> Work to be completed
What you give back should be exactly the opening lines of the data, ending with the line that contains "- Input meters" and including it.

> The data
+++
$ cat config.mk
export PLATFORM = sky130hd
export DESIGN_NAME = fpc_front_panel
export DESIGN_NICKNAME = d
export VERILOG_FILES = /design/src/fpc_pkg.sv /design/src/fpc_front_panel.sv
export VERILOG_INCLUDE_DIRS = /design/src
export SDC_FILE = /design/constraint.sdc
export NUM_CORES = 1
export LEC_CHECK = 0
export ABC_AREA = 1
export BUFFER_PORTS_ARGS = -buffer_cell sky130_fd_sc_hd__buf_4
export CAP_MARGIN = 10
export CORE_AREA = 2 2 229 231
export CTS_CLUSTER_SIZE = 10
export DETAILED_ROUTE_END_ITERATION = 16
export DIE_AREA = 0 0 231 233
export GPL_TIMING_DRIVEN = 0
export PLACE_DENSITY = 0.7
export SYNTH_ARGS = -nofsm -noshare
export SYNTH_HDL_FRONTEND = slang
export SYNTH_SLANG_ARGS = --single-unit
$ cat constraint.sdc
create_clock -name aclk -period 3.75 [get_ports aclk]
set_clock_uncertainty 0.2 [all_clocks]
set_input_delay 0.375 -clock aclk [delete_from_list [all_inputs] [get_ports aclk]]
set_output_delay 0.375 -clock aclk [all_outputs]
set_load 0.02 [all_outputs]
$ cat src/fpc_consts.svh
// Constants, register map and timing counts of the front-panel controller.
// Summary of operation
// - Source key picks input pair; step key cycles left, right, both.
// - Gain shows as one flashing LED in left meters; encoder sets it.
// - Input meters show overload of any input in every view except the power-on mode display.
// - Target key picks one of three outputs; encoder sets level, flashing dot.
// - Output meters show overload of any output in every view except the power-on mode display.
// - Step held on an output: two yellow bars; encoder sets balance.
// - Dim acts on the main output only; dim LEDs dark on other outputs.
// - Holding attenuate key two seconds recalls the saved main volume.
// - Holding store key two seconds saves the current main volume.
// - Monitor: pick output, input, press monitor key, channel, level.
// - Monitoring has no panorama; optical source covers its first two channels.
// - Optical output selected, store key shows format; step key toggles it.
// - Stand-alone with optical input active, left meters show detected format in gain and output views.
// - Online, store, monitor and target keys may be handed to the host.
// - Brightness starts at 25%; step held plus source press advances it.
// - Power-on shows host mode; step and attenuate held at power-on toggle it.
// - External supply without USB, long combo hold toggles mode repeatedly.
// - Optical LED yellow no signal, flashing green locked, green synced.
// - Lowest LED shows phantom or dim; top LED lights red on clipping.
`ifndef FPC_CONSTS_SVH
`define FPC_CONSTS_SVH
`define FPC_CLK_MHZ 100
`define FPC_TICK_US 1000
`define FPC_HOLD_MS 2000
`define FPC_BOOT_MS 1000
`define FPC_K_SRC 0
`define FPC_K_TGT 1
`define FPC_K_STEP 2
`define FPC_K_ATT 3
`define FPC_K_STO 4
`define FPC_K_MON 5
`define FPC_OPT_SRC 2'h2
`define FPC_OPT_OUT 2'h2
`define FPC_GAIN_MAX 7'h3F
`define FPC_LVL_MAX 7'h7F
`define FPC_BAL_MAX 7'h1F
`define FPC_MON_MAX 7'h3F
`define FPC_BAL_RST 5'h10
`define FPC_LVL_RST 7'h40
`define FPC_BAR_YEL 8'h7F
`define FPC_FMT_8CH 8'hFF
`define FPC_FMT_2CH 8'h03
`define FPC_PAT_CC 8'h3C
`define FPC_PAT_DRV 8'hC3
`define FPC_CLIP_BIT 7
`define FPC_A_CTRL 8'h00
`define FPC_A_DIMATT 8'h04
`define FPC_A_STATUS 8'h08
`define FPC_A_GAIN 8'h0C
`define FPC_A_LEVEL 8'h10
`define FPC_A_BAL 8'h14
`define FPC_A_SAVED 8'h18
`define FPC_A_MON 8'h1C
`define FPC_A_EVENT 8'h20
`define FPC_RESP_OK 2'h0
`define FPC_RESP_ERR 2'h2
`endif

$ cat src/fpc_pkg.sv
// Types of the front-panel controller.
package fpc_pkg;
    typedef struct packed {
        logic monitor;
        logic store;
        logic attenuate;
        logic step;
        logic target;
        logic source;
    } fpc_keys_t;

    typedef enum logic [4:0] {
        FPC_BOOT = 5'h01,
        FPC_GAIN = 5'h02,
        FPC_OUT  = 5'h04,
        FPC_MON  = 5'h08,
        FPC_FMT  = 5'h10
    } fpc_view_t;

    typedef struct packed {
        logic [16:0]      tick_cnt;
        logic [8:0]       tfree;
        logic [5:0][3:0]  deb;
        logic [5:0]       key;
        logic [5:0]       keyp;
        logic             enc_a;
        fpc_view_t        st;
        logic             booted;
        logic [11:0]      boot_cnt;
        logic [1:0]       in_sel;
        logic [1:0]       in_ch;
        logic [1:0]       out_sel;
        logic [3:0][5:0]  gain;
        logic [2:0][6:0]  lvl;
        logic [2:0][4:0]  bal;
        logic [8:0][5:0]  mon;
        logic [6:0]       saved;
        logic [6:0]       main_lvl;
        logic             dim_on;
        logic             opt_8ch;
        logic             host_cc;
        logic [1:0]       bright;
        logic [1:0]       pwm_cnt;
        logic [11:0]      hold_dim;
        logic [11:0]      hold_set;
        logic [11:0]      hold_mode;
        logic             dim_fired;
        logic             set_fired;
        logic [7:0]       ctrl;
        logic [5:0]       dim_att;
        logic [2:0]       events;
        logic [3:0][7:0]  meter;
        logic             opt_y;
        logic             opt_g;
        logic             pwm_on;
        logic             aw_have;
        logic [7:0]       aw_addr;
        logic             w_have;
        logic [31:0]      w_data;
        logic [3:0]       w_strb;
        logic             awready;
        logic             wready;
        logic             bvalid;
        logic [1:0]       bresp;
        logic             arready;
        logic             rvalid;
        logic [1:0]       rresp;
        logic [31:0]      rdata;
    } fpc_state_t;
endpackage

$ cat src/fpc_front_panel.sv
// Front-panel controller: keys, encoder, meters and AXI4-Lite registers.
`timescale 1ns/1ns
`include "fpc_consts.svh"
module fpc_front_panel #(
    parameter int unsigned TICK_CYC   = `FPC_TICK_US * `FPC_CLK_MHZ,
    parameter int unsigned HOLD_TICKS = `FPC_HOLD_MS * 1000 / `FPC_TICK_US,
    parameter int unsigned BOOT_TICKS = `FPC_BOOT_MS * 1000 / `FPC_TICK_US
) (
    input  wire logic              aclk,
    input  wire logic              aresetn,
    input  wire fpc_pkg::fpc_keys_t keys,
    input  wire logic              enc_a,
    input  wire logic              enc_b,
    input  wire logic              host_online,
    input  wire logic              usb_present,
    input  wire logic              ext_power,
    input  wire logic              opt_lock,
    input  wire logic              opt_sync,
    input  wire logic              opt_in_8ch,
    input  wire logic [3:0][2:0]   band_level,
    input  wire logic [2:0]        in_clip,
    input  wire logic [2:0]        out_clip,
    input  wire logic [7:0]        awaddr,
    input  wire logic              awvalid,
    output logic                   awready,
    input  wire logic [31:0]       wdata,
    input  wire logic [3:0]        wstrb,
    input  wire logic              wvalid,
    output logic                   wready,
    output logic [1:0]             bresp,
    output logic                   bvalid,
    input  wire logic              bready,
    input  wire logic [7:0]        araddr,
    input  wire logic              arvalid,
    output logic                   arready,
    output logic [31:0]            rdata,
    output logic [1:0]             rresp,
    output logic                   rvalid,
    input  wire logic              rready,
    output logic [3:0][7:0]        meter,
    output logic                   opt_led_yellow,
    output logic                   opt_led_green,
    output logic                   led_pwm,
    output logic                   dim_active,
    output logic                   host_cc_mode,
    output logic [6:0]             main_level
);
    fpc_pkg::fpc_state_t q;
    fpc_pkg::fpc_state_t d;
    logic [5:0]  kraw;
    logic [5:0]  press;
    logic        tick;
    logic        up;
    logic        dn;
    logic        flash;
    logic        combo;
    logic [2:0]  remap;
    logic [1:0]  main_sel;
    logic [3:0]  mi;
    logic [32:0] wcur;
    logic [32:0] rcur;
    logic [31:0] wd;
    logic [6:0]  att;

    function automatic logic [6:0] stepv(logic [6:0] v, logic u,
                                         logic [6:0] mx);
        if (u)
        begin
            return (v >= mx) ? v : v + 7'h01;
        end
        return (v == 7'h00) ? v : v - 7'h01;
    endfunction

    function automatic logic [7:0] bar(logic [2:0] n);
        return 8'((9'h001 << n) - 9'h001);
    endfunction

    function automatic logic [7:0] dot(logic [2:0] p);
        return 8'h01 << p;
    endfunction

    function automatic logic [3:0] midx(logic [1:0] o, logic [1:0] i);
        return 4'(4'(o) * 4'h3 + 4'(i));
    endfunction

    function automatic logic [32:0] rb(fpc_pkg::fpc_state_t s,
                                       logic [7:0] a);
        logic [3:0] m;
        m = midx(s.out_sel, s.in_sel);
        case ({a[7:2], 2'b00})
            `FPC_A_CTRL:   rb = {1'b1, 24'h0, s.ctrl};
            `FPC_A_DIMATT: rb = {1'b1, 26'h0, s.dim_att};
            `FPC_A_STATUS: rb = {1'b1, 16'h0, s.in_ch, s.out_sel, s.in_sel,
                                 s.dim_on, s.bright, s.opt_8ch, s.host_cc,
                                 5'(s.st)};
            `FPC_A_GAIN:   rb = {1'b1, 8'h0, s.gain};
            `FPC_A_LEVEL:  rb = {1'b1, 11'h0, s.lvl};
            `FPC_A_BAL:    rb = {1'b1, 17'h0, s.bal};
            `FPC_A_SAVED:  rb = {1'b1, 25'h0, s.saved};
            `FPC_A_MON:    rb = {1'b1, 26'h0, s.mon[m]};
            `FPC_A_EVENT:  rb = {1'b1, 29'h0, s.events};
            default:       rb = 33'h0;
        endcase
    endfunction

    always_comb
    begin
        d = q;
        kraw = 6'(keys);
        up = 1'b0;
        dn = 1'b0;
        flash = q.tfree[8];
        combo = q.key[`FPC_K_STEP] & q.key[`FPC_K_ATT];
        remap = host_online ? q.ctrl[4:2] : 3'h0;
        main_sel = q.ctrl[1:0];
        mi = midx(q.out_sel, q.in_sel);
        wcur = rb(q, q.aw_addr);
        rcur = rb(q, araddr);
        wd = 32'h0;
        tick = (q.tick_cnt == 17'(TICK_CYC - 1));

        d.tick_cnt = tick ? 17'h00000 : q.tick_cnt + 17'h00001;
        if (tick)
        begin
            d.tfree = q.tfree + 9'h001;
            for (int i = 0; i < 6; i++)
            begin
                d.deb[i] = {q.deb[i][2:0], kraw[i]};
                if (d.deb[i] == 4'hF)
                    d.key[i] = 1'b1;
                else if (d.deb[i] == 4'h0)
                    d.key[i] = 1'b0;
            end
        end
        d.keyp = q.key;
        press = q.key & ~q.keyp;
        d.enc_a = enc_a;
        if (enc_a && !q.enc_a)
        begin
            up = !enc_b;
            dn = enc_b;
        end

        if (awvalid && q.awready)
        begin
            d.aw_have = 1'b1;
            d.aw_addr = awaddr;
        end
        if (wvalid && q.wready)
        begin
            d.w_have = 1'b1;
            d.w_data = wdata;
            d.w_strb = wstrb;
        end
        if (q.bvalid && bready)
            d.bvalid = 1'b0;
        if (q.aw_have && q.w_have && !q.bvalid)
        begin
            for (int b = 0; b < 4; b++)
                wd[8*b +: 8] = q.w_strb[b] ? q.w_data[8*b +: 8]
                                           : wcur[8*b +: 8];
            case ({q.aw_addr[7:2], 2'b00})
                `FPC_A_CTRL:   d.ctrl = {1'b0, wd[6:2],
                                         (wd[1:0] == 2'h3) ? 2'h0 : wd[1:0]};
                `FPC_A_DIMATT: d.dim_att = wd[5:0];
                `FPC_A_GAIN:   d.gain = wd[23:0];
                `FPC_A_LEVEL:  d.lvl = wd[20:0];
                `FPC_A_BAL:    d.bal = wd[14:0];
                `FPC_A_SAVED:  d.saved = wd[6:0];
                `FPC_A_MON:    d.mon[mi] = wd[5:0];
                `FPC_A_EVENT:  d.events = q.events &
                                   ~(q.w_strb[0] ? q.w_data[2:0] : 3'h0);
                default:       ;
            endcase
            d.aw_have = 1'b0;
            d.w_have = 1'b0;
            d.bvalid = 1'b1;
            d.bresp = wcur[32] ? `FPC_RESP_OK : `FPC_RESP_ERR;
        end
        d.awready = !d.aw_have && !d.bvalid;
        d.wready = !d.w_have && !d.bvalid;

        if (q.rvalid && rready)
            d.rvalid = 1'b0;
        if (arvalid && q.arready)
        begin
            d.rvalid = 1'b1;
            d.rdata = rcur[31:0];
            d.rresp = rcur[32] ? `FPC_RESP_OK : `FPC_RESP_ERR;
        end
        d.arready = !d.rvalid;

        if (!q.key[`FPC_K_ATT] || combo)
        begin
            d.hold_dim = 12'h000;
            d.dim_fired = 1'b0;
        end
        else if (tick && !q.dim_fired)
        begin
            d.hold_dim = q.hold_dim + 12'h001;
            if (q.hold_dim == 12'(HOLD_TICKS - 1))
            begin
                d.dim_fired = 1'b1;
                d.lvl[main_sel] = q.saved;
            end
        end
        if (!q.key[`FPC_K_STO] || remap[2])
        begin
            d.hold_set = 12'h000;
            d.set_fired = 1'b0;
        end
        else if (tick && !q.set_fired)
        begin
            d.hold_set = q.hold_set + 12'h001;
            if (q.hold_set == 12'(HOLD_TICKS - 1))
            begin
                d.set_fired = 1'b1;
                d.saved = q.lvl[main_sel];
            end
        end
        if (!combo || usb_present || !ext_power)
            d.hold_mode = 12'h000;
        else if (tick)
        begin
            d.hold_mode = q.hold_mode + 12'h001;
            if (q.hold_mode == 12'(HOLD_TICKS - 1))
            begin
                d.hold_mode = 12'h000;
                d.host_cc = !q.host_cc;
                d.st = fpc_pkg::FPC_BOOT;
                d.boot_cnt = 12'h000;
            end
        end

        if (q.st == fpc_pkg::FPC_BOOT)
        begin
            if (!q.booted)
            begin
                d.booted = 1'b1;
                if (kraw[`FPC_K_STEP] && kraw[`FPC_K_ATT])
                    d.host_cc = !q.host_cc;
            end
            if (tick)
                d.boot_cnt = q.boot_cnt + 12'h001;
            if (q.boot_cnt == 12'(BOOT_TICKS - 1))
                d.st = fpc_pkg::FPC_OUT;
        end
        else
        begin
            if (press[`FPC_K_SRC])
            begin
                if (q.key[`FPC_K_STEP])
                    d.bright = (q.bright == 2'h2) ? 2'h0
                                                  : q.bright + 2'h1;
                else
                begin
                    d.in_sel = (q.in_sel == `FPC_OPT_SRC) ? 2'h0
                                                         : q.in_sel + 2'h1;
                    if (q.st != fpc_pkg::FPC_MON)
                        d.st = fpc_pkg::FPC_GAIN;
                end
            end
            if (press[`FPC_K_TGT])
            begin
                if (remap[0])
                    d.events[0] = 1'b1;
                else
                begin
                    d.out_sel = (q.out_sel == 2'h2) ? 2'h0
                                                    : q.out_sel + 2'h1;
                    if (q.st != fpc_pkg::FPC_MON)
                        d.st = fpc_pkg::FPC_OUT;
                end
            end
            if (press[`FPC_K_STEP])
            begin
                if (q.st == fpc_pkg::FPC_GAIN || q.st == fpc_pkg::FPC_MON)
                    d.in_ch = (q.in_ch == 2'h2) ? 2'h0
                                                : q.in_ch + 2'h1;
                if (q.st == fpc_pkg::FPC_FMT)
                    d.opt_8ch = !q.opt_8ch;
            end
            if (press[`FPC_K_ATT] && !q.key[`FPC_K_STEP])
                d.dim_on = !q.dim_on;
            if (press[`FPC_K_STO])
            begin
                if (remap[2])
                    d.events[2] = 1'b1;
                else if (q.st == fpc_pkg::FPC_FMT)
                    d.st = fpc_pkg::FPC_OUT;
                else if (q.st == fpc_pkg::FPC_OUT &&
                         q.out_sel == `FPC_OPT_OUT)
                    d.st = fpc_pkg::FPC_FMT;
            end
            if (press[`FPC_K_MON])
            begin
                if (remap[1])
                    d.events[1] = 1'b1;
                else
                    d.st = (q.st == fpc_pkg::FPC_MON) ? fpc_pkg::FPC_OUT
                                                      : fpc_pkg::FPC_MON;
            end
            if (up || dn)
            begin
                case (q.st)
                    fpc_pkg::FPC_GAIN:
                        if (q.in_sel != `FPC_OPT_SRC)
                            for (int c = 0; c < 2; c++)
                                if (q.in_ch == 2'h2 || q.in_ch == 2'(c))
                                    d.gain[{q.in_sel[0], 1'(c)}] = 6'(stepv(
                                        7'(q.gain[{q.in_sel[0], 1'(c)}]),
                                        up, `FPC_GAIN_MAX));
                    fpc_pkg::FPC_OUT:
                        if (q.key[`FPC_K_STEP])
                            d.bal[q.out_sel] = 5'(stepv(7'(q.bal[q.out_sel]),
                                up, `FPC_BAL_MAX));
                        else
                            d.lvl[q.out_sel] = stepv(q.lvl[q.out_sel], up,
                                `FPC_LVL_MAX);
                    fpc_pkg::FPC_MON:
                        d.mon[mi] = 6'(stepv(7'(q.mon[mi]), up,
                            `FPC_MON_MAX));
                    default: ;
                endcase
            end
        end

        att = q.dim_on ? 7'(q.dim_att) : 7'h00;
        d.main_lvl = (q.lvl[main_sel] > att) ? q.lvl[main_sel] - att
                                             : 7'h00;

        for (int b = 0; b < 4; b++)
            d.meter[b] = bar(band_level[b]);
        case (q.st)
            fpc_pkg::FPC_BOOT:
                d.meter = {4{q.host_cc ? `FPC_PAT_CC : `FPC_PAT_DRV}};
            fpc_pkg::FPC_GAIN:
                for (int c = 0; c < 2; c++)
                    if (q.in_ch == 2'h2 || q.in_ch == 2'(c))
                        d.meter[c] = flash ? dot(
                            q.gain[{q.in_sel[0], 1'(c)}][5:3]) : 8'h00;
            fpc_pkg::FPC_OUT:
                if (q.key[`FPC_K_STEP])
                begin
                    d.meter[2] = `FPC_BAR_YEL;
                    d.meter[3] = `FPC_BAR_YEL;
                end
                else
                begin
                    d.meter[2] = flash ? dot(q.lvl[q.out_sel][6:4])
                                       : 8'h00;
                    d.meter[3] = d.meter[2];
                end
            fpc_pkg::FPC_MON:
                for (int c = 0; c < 2; c++)
                    if ((q.in_ch == 2'h2 || q.in_ch == 2'(c)) && !flash)
                        d.meter[c] = 8'h00;
            fpc_pkg::FPC_FMT:
            begin
                d.meter[2] = q.opt_8ch ? `FPC_FMT_8CH : `FPC_FMT_2CH;
                d.meter[3] = d.meter[2];
            end
            default: ;
        endcase
        if (q.st == fpc_pkg::FPC_GAIN || q.st == fpc_pkg::FPC_OUT ||
            q.st == fpc_pkg::FPC_MON)
        begin
            d.meter[0][0] = q.ctrl[5];
            d.meter[1][0] = q.ctrl[6];
            d.meter[2][0] = q.dim_on && q.out_sel == main_sel;
            d.meter[3][0] = d.meter[2][0];
        end
        if (!host_online && q.in_sel == `FPC_OPT_SRC &&
            (q.st == fpc_pkg::FPC_GAIN || q.st == fpc_pkg::FPC_OUT))
        begin
            d.meter[0] = opt_in_8ch ? `FPC_FMT_8CH : `FPC_FMT_2CH;
            d.meter[1] = d.meter[0];
        end
        if (q.st != fpc_pkg::FPC_BOOT)
        begin
            d.meter[0][`FPC_CLIP_BIT] = |in_clip;
            d.meter[1][`FPC_CLIP_BIT] = |in_clip;
            d.meter[2][`FPC_CLIP_BIT] = |out_clip;
            d.meter[3][`FPC_CLIP_BIT] = |out_clip;
        end

        d.opt_y = !opt_lock;
        d.opt_g = opt_lock && (opt_sync || flash);
        d.pwm_cnt = q.pwm_cnt + 2'h1;
        case (q.bright)
            2'h2:    d.pwm_on = 1'b1;
            2'h1:    d.pwm_on = !q.pwm_cnt[0];
            default: d.pwm_on = (q.pwm_cnt == 2'h0);
        endcase
    end

    always_ff @(posedge aclk)
    begin
        if (!aresetn)
        begin
            q <= '0;
            q.st <= fpc_pkg::FPC_BOOT;
            q.bal <= {3{`FPC_BAL_RST}};
            q.lvl <= {3{`FPC_LVL_RST}};
            q.saved <= `FPC_LVL_RST;
            q.opt_8ch <= 1'b1;
            q.awready <= 1'b1;
            q.wready <= 1'b1;
            q.arready <= 1'b1;
        end
        else
            q <= d;
    end

    assign awready = q.awready;
    assign wready = q.wready;
    assign bvalid = q.bvalid;
    assign bresp = q.bresp;
    assign arready = q.arready;
    assign rvalid = q.rvalid;
    assign rdata = q.rdata;
    assign rresp = q.rresp;
    assign meter = q.meter;
    assign opt_led_yellow = q.opt_y;
    assign opt_led_green = q.opt_g;
    assign led_pwm = q.pwm_on;
    assign dim_active = q.dim_on;
    assign host_cc_mode = q.host_cc;
    assign main_level = q.main_lvl;
endmodule // fpc_front_panel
+++
> Response to the exercise
$ cat config.mk
export PLATFORM = sky130hd
export DESIGN_NAME = fpc_front_panel
export DESIGN_NICKNAME = d
export VERILOG_FILES = /design/src/fpc_pkg.sv /design/src/fpc_front_panel.sv
export VERILOG_INCLUDE_DIRS = /design/src
export SDC_FILE = /design/constraint.sdc
export NUM_CORES = 1
export LEC_CHECK = 0
export ABC_AREA = 1
export BUFFER_PORTS_ARGS = -buffer_cell sky130_fd_sc_hd__buf_4
export CAP_MARGIN = 10
export CORE_AREA = 2 2 229 231
export CTS_CLUSTER_SIZE = 10
export DETAILED_ROUTE_END_ITERATION = 16
export DIE_AREA = 0 0 231 233
export GPL_TIMING_DRIVEN = 0
export PLACE_DENSITY = 0.7
export SYNTH_ARGS = -nofsm -noshare
export SYNTH_HDL_FRONTEND = slang
export SYNTH_SLANG_ARGS = --single-unit
$ cat constraint.sdc
create_clock -name aclk -period 3.75 [get_ports aclk]
set_clock_uncertainty 0.2 [all_clocks]
set_input_delay 0.375 -clock aclk [delete_from_list [all_inputs] [get_ports aclk]]
set_output_delay 0.375 -clock aclk [all_outputs]
set_load 0.02 [all_outputs]
$ cat src/fpc_consts.svh
// Constants, register map and timing counts of the front-panel controller.
// Summary of operation
// - Source key picks input pair; step key cycles left, right, both.
// - Gain shows as one flashing LED in left meters; encoder sets it.
// - Input meters show overload of any input in every view except the power-on mode display.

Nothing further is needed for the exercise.